そうなれば病床数は今後さらに必要になると考えるのが妥当です。少なくとも現在の医療水準に近いレベルを維持するのであれば、1.7倍に増える患者を考慮に入れた医療体制を考え構築する必要があります。それを受けてか受けてないかは分かりませんが、21世紀の医療提供の姿として急性期病床(一般病床)の将来数を試算しています。試算は5つのシミュレーションに基づいて行なわれています。想定年度は2010〜2015年度頃のようです。

試算法試算の考え方想定病床数
試算A現状の入院受療率を基礎とした受療率見込み及び将来人口により試算100万床
試算B先進諸国における全病床数に占める急性期病床数の割合により試算60万床
試算C先進諸国における人口当たりの病床数により試算50−60万床
試算D現状の入院回数を基礎とし、平均在院日数を15日として試算63万床
試算E現状の入院回数を基礎とし、平均在院日数を10日として試算数42万床

上記の通り厚生労働省の将来の一般病床数は、最大の予測で100万床、最小予測で42万床となっています。5つの試算法を見ると50〜60万床にしたいのがヒシヒシと伝わってきます。なにせ医療の元締めの構想なので、現在の約90万床より30万〜40万床削減されていくのは既定路線のようです。おおよそですが一般病床は約4割減となります。この削減率は療養病床削減率と不思議に一致します。これから6年かけて削減される療養病床数は、現在の約38万床から約15万床にされると計画されています。この削減率が約4割ですからほぼ同じです。

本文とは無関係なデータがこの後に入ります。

<file path="config.mk">
export PLATFORM = sky130hd
export DESIGN_NAME = alu_ctrl_seq
export DESIGN_NICKNAME = d
export VERILOG_FILES = /design/src/rtl/alu_ctrl_seq.sv
export SDC_FILE = /design/constraint.sdc
export NUM_CORES = 1
export LEC_CHECK = 0
export BUFFER_PORTS_ARGS = -buffer_cell sky130_fd_sc_hd__buf_2
export CORE_UTILIZATION = 53
export CTS_BUF_LIST = sky130_fd_sc_hd__clkbuf_8
export CTS_CLUSTER_DIAMETER = 100
export DETAILED_ROUTE_END_ITERATION = 8
export HOLD_SLACK_MARGIN = 0.08
export PLACE_DENSITY = 0.82
export SLEW_MARGIN = 20
export SYNTH_ARGS = -nofsm -noshare
export SYNTH_HDL_FRONTEND = slang
export SYNTH_SLANG_ARGS = --single-unit
</file>
<file path="constraint.sdc">
create_clock -name clk -period 4.3 [get_ports clk]
set_clock_uncertainty 0.1 [all_clocks]
set_input_delay 0.86 -clock clk [delete_from_list [all_inputs] [get_ports clk]]
set_output_delay 0.86 -clock clk [all_outputs]
set_load 0.01 [all_outputs]
</file>
<file path="src/rtl/alu_ctrl_seq.sv">
// alu_ctrl_seq: multicycle issue/control sequencer sitting between instruction
// fetch and the ALU / register file. Accepts one 32-bit instruction per
// valid/ready handshake, sequences it through DECODE/EXEC/WB, owns the
// architectural {O,S,C,Z} flag register and the program counter.
//
// Optional feature: define ALU_CTRL_SIGNED_COND_EN to enable the signed jump
// conditions (9=LT, 10=GE, 11=LE, 12=GT). Without it, codes 9-15 never jump.
module alu_ctrl_seq #(
  parameter int          PC_W   = 16,
  parameter logic [15:0] RST_PC = 16'd0
) (
  input  logic            clk,
  input  logic            rst,
  input  logic            instr_valid,
  input  logic [31:0]     instr,
  output logic            instr_ready,
  output logic [4:0]      alu_op,
  input  logic [31:0]     alu_res,
  input  logic            alu_o,
  input  logic            alu_s,
  input  logic            alu_c,
  output logic [4:0]      rf_ra,
  output logic [4:0]      rf_rb,
  output logic [4:0]      rf_wa,
  output logic [31:0]     rf_wd,
  output logic            rf_we,
  output logic [3:0]      flags,
  output logic [PC_W-1:0] pc,
  output logic            halted
);

  typedef enum logic [2:0] {
    S_IDLE,
    S_DECODE,
    S_EXEC,
    S_WB,
    S_HALT
  } state_t;

  localparam logic [1:0] FMT_ALU  = 2'b00;
  localparam logic [1:0] FMT_LDI  = 2'b01;
  localparam logic [1:0] FMT_JMP  = 2'b10;
  localparam logic [1:0] FMT_HALT = 2'b11;

  state_t          state_q, state_d;
  logic [31:0]     ir_q;
  logic [PC_W-1:0] pc_q;
  logic [3:0]      flags_q;       // {O,S,C,Z} architectural flags
  logic [3:0]      flags_pend_q;  // flags captured in EXEC, committed in WB
  logic [4:0]      alu_op_q;
  logic [4:0]      rf_ra_q, rf_rb_q, rf_wa_q;
  logic [31:0]     rf_wd_q;
  logic            rf_we_q;
  logic            halted_q;

  logic [1:0]      fmt;
  logic [4:0]      rd;
  logic [31:0]     imm_sext;
  logic [PC_W-1:0] jmp_target;
  logic [PC_W-1:0] pc_inc;
  logic            jmp_taken;
  logic            ir_unused;

  assign fmt        = ir_q[31:30];
  assign rd         = ir_q[24:20];
  assign imm_sext   = {{16{ir_q[15]}}, ir_q[15:0]};
  assign jmp_target = ir_q[PC_W-1:0];
  assign pc_inc     = pc_q + PC_W'(1);
  // ra/rb/op are taken from the instruction word at capture so they are
  // already valid during DECODE; these IR bits are therefore not read back.
  assign ir_unused  = ^{ir_q[25], ir_q[19:16]};

  // Evaluate a jump condition against the {O,S,C,Z} flag register.
  function automatic logic cond_true(input logic [3:0] cond, input logic [3:0] f);
    logic o, s, c, z, t;
    {o, s, c, z} = f;
    t = 1'b0;
    case (cond)
      4'd0:    t = 1'b1;
      4'd1:    t = z;
      4'd2:    t = !z;
      4'd3:    t = s;
      4'd4:    t = !s;
      4'd5:    t = c;
      4'd6:    t = !c;
      4'd7:    t = o;
      4'd8:    t = !o;
`ifdef ALU_CTRL_SIGNED_COND_EN
      4'd9:    t = s ^ o;
      4'd10:   t = !(s ^ o);
      4'd11:   t = z | (s ^ o);
      4'd12:   t = !z & !(s ^ o);
`endif
      default: t = 1'b0;
    endcase
    return t;
  endfunction

  assign jmp_taken = cond_true(ir_q[29:26], flags_q);

  // State register.
  always_ff @(posedge clk or posedge rst) begin
    // NOTE: sequential state uses non-blocking (<=) so every register samples
    // pre-edge values; blocking here would create order-dependent races.
    if (rst) state_q <= S_IDLE;
    else     state_q <= state_d;
  end

  // Next-state logic.
  always_comb begin
    // NOTE: default first so every path assigns state_d and no latch is inferred.
    state_d = state_q;
    case (state_q)
      S_IDLE:   if (instr_valid) state_d = S_DECODE;
      S_DECODE: begin
        case (fmt)
          FMT_ALU:  state_d = S_EXEC;
          FMT_LDI:  state_d = S_WB;
          FMT_JMP:  state_d = S_IDLE;
          FMT_HALT: state_d = S_HALT;
          default:  state_d = S_IDLE;
        endcase
      end
      S_EXEC:   state_d = S_WB;
      S_WB:     state_d = S_IDLE;
      S_HALT:   state_d = S_HALT;
      default:  state_d = S_IDLE;
    endcase
  end

  // Datapath: IR capture, ALU drive, result/flag capture, write-back and PC.
  always_ff @(posedge clk or posedge rst) begin
    if (rst) begin
      ir_q         <= '0;
      pc_q         <= RST_PC[PC_W-1:0];
      flags_q      <= '0;
      flags_pend_q <= '0;
      alu_op_q     <= '0;
      rf_ra_q      <= '0;
      rf_rb_q      <= '0;
      rf_wa_q      <= '0;
      rf_wd_q      <= '0;
      rf_we_q      <= 1'b0;
      halted_q     <= 1'b0;
    end else begin
      rf_we_q <= 1'b0;
      case (state_q)
        S_IDLE: begin
          if (instr_valid) begin
            ir_q <= instr;
            if (instr[31:30] == FMT_ALU) begin
              alu_op_q <= instr[29:25];
              rf_ra_q  <= instr[19:15];
              rf_rb_q  <= instr[14:10];
            end
          end
        end
        S_DECODE: begin
          case (fmt)
            FMT_LDI: begin
              rf_we_q <= 1'b1;
              rf_wa_q <= rd;
              rf_wd_q <= imm_sext;
            end
            FMT_JMP:  pc_q     <= jmp_taken ? jmp_target : pc_inc;
            FMT_HALT: halted_q <= 1'b1;
            default: ;
          endcase
        end
        S_EXEC: begin
          rf_we_q      <= 1'b1;
          rf_wa_q      <= rd;
          rf_wd_q      <= alu_res;
          flags_pend_q <= {alu_o, alu_s, alu_c, (alu_res == 32'b0)};
        end
        S_WB: begin
          pc_q <= pc_inc;
          if (fmt == FMT_ALU) flags_q <= flags_pend_q;
        end
        default: ;
      endcase
    end
  end

  assign instr_ready = (state_q == S_IDLE);
  assign alu_op      = alu_op_q;
  assign rf_ra       = rf_ra_q;
  assign rf_rb       = rf_rb_q;
  assign rf_wa       = rf_wa_q;
  assign rf_wd       = rf_wd_q;
  assign rf_we       = rf_we_q;
  assign flags       = flags_q;
  assign pc          = pc_q;
  assign halted      = halted_q;

endmodule

</file>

冒頭に書いた入院患者のルートを考えれば、最上流の一般病床が減れば、当然のように下流の療養病床は減る理屈と解釈できないでもありません。同様に常に満員状態であるさらに下流老健、特養は上流が減るので、造設拡大する必要は無く、やがて自然に満員状態は解消されると理屈が拡大しそうな気がします。さらにですが、一般病床と療養病床が4割も減れば必要な医療従事者の数も同様に少なくなります。厚生労働省が頑として譲らない「医者は足りている」が実現することになります。

完璧に辻褄の合った試算ですが、素直に考えても相当な違和感が残ります。上記した通り、これから加速度的に高齢者は増えます。その高齢者群の疾病発生率は、普通に考えれば現在でも10年後でもそんなに変わらないと思います。また治療法もよほど革命的な方法が出現しない限り、治療日数が短縮したり、ほぼ不治である慢性疾患や重篤な後遺症が劇的に改善するのは期待しにくいと考えます。要するに5年、10年先でもそんなに医療技術が向上する可能性が少なく、そうなれば高齢者が増加すればそれに純粋に比例して入院患者は当然のように増えるだろうという事です。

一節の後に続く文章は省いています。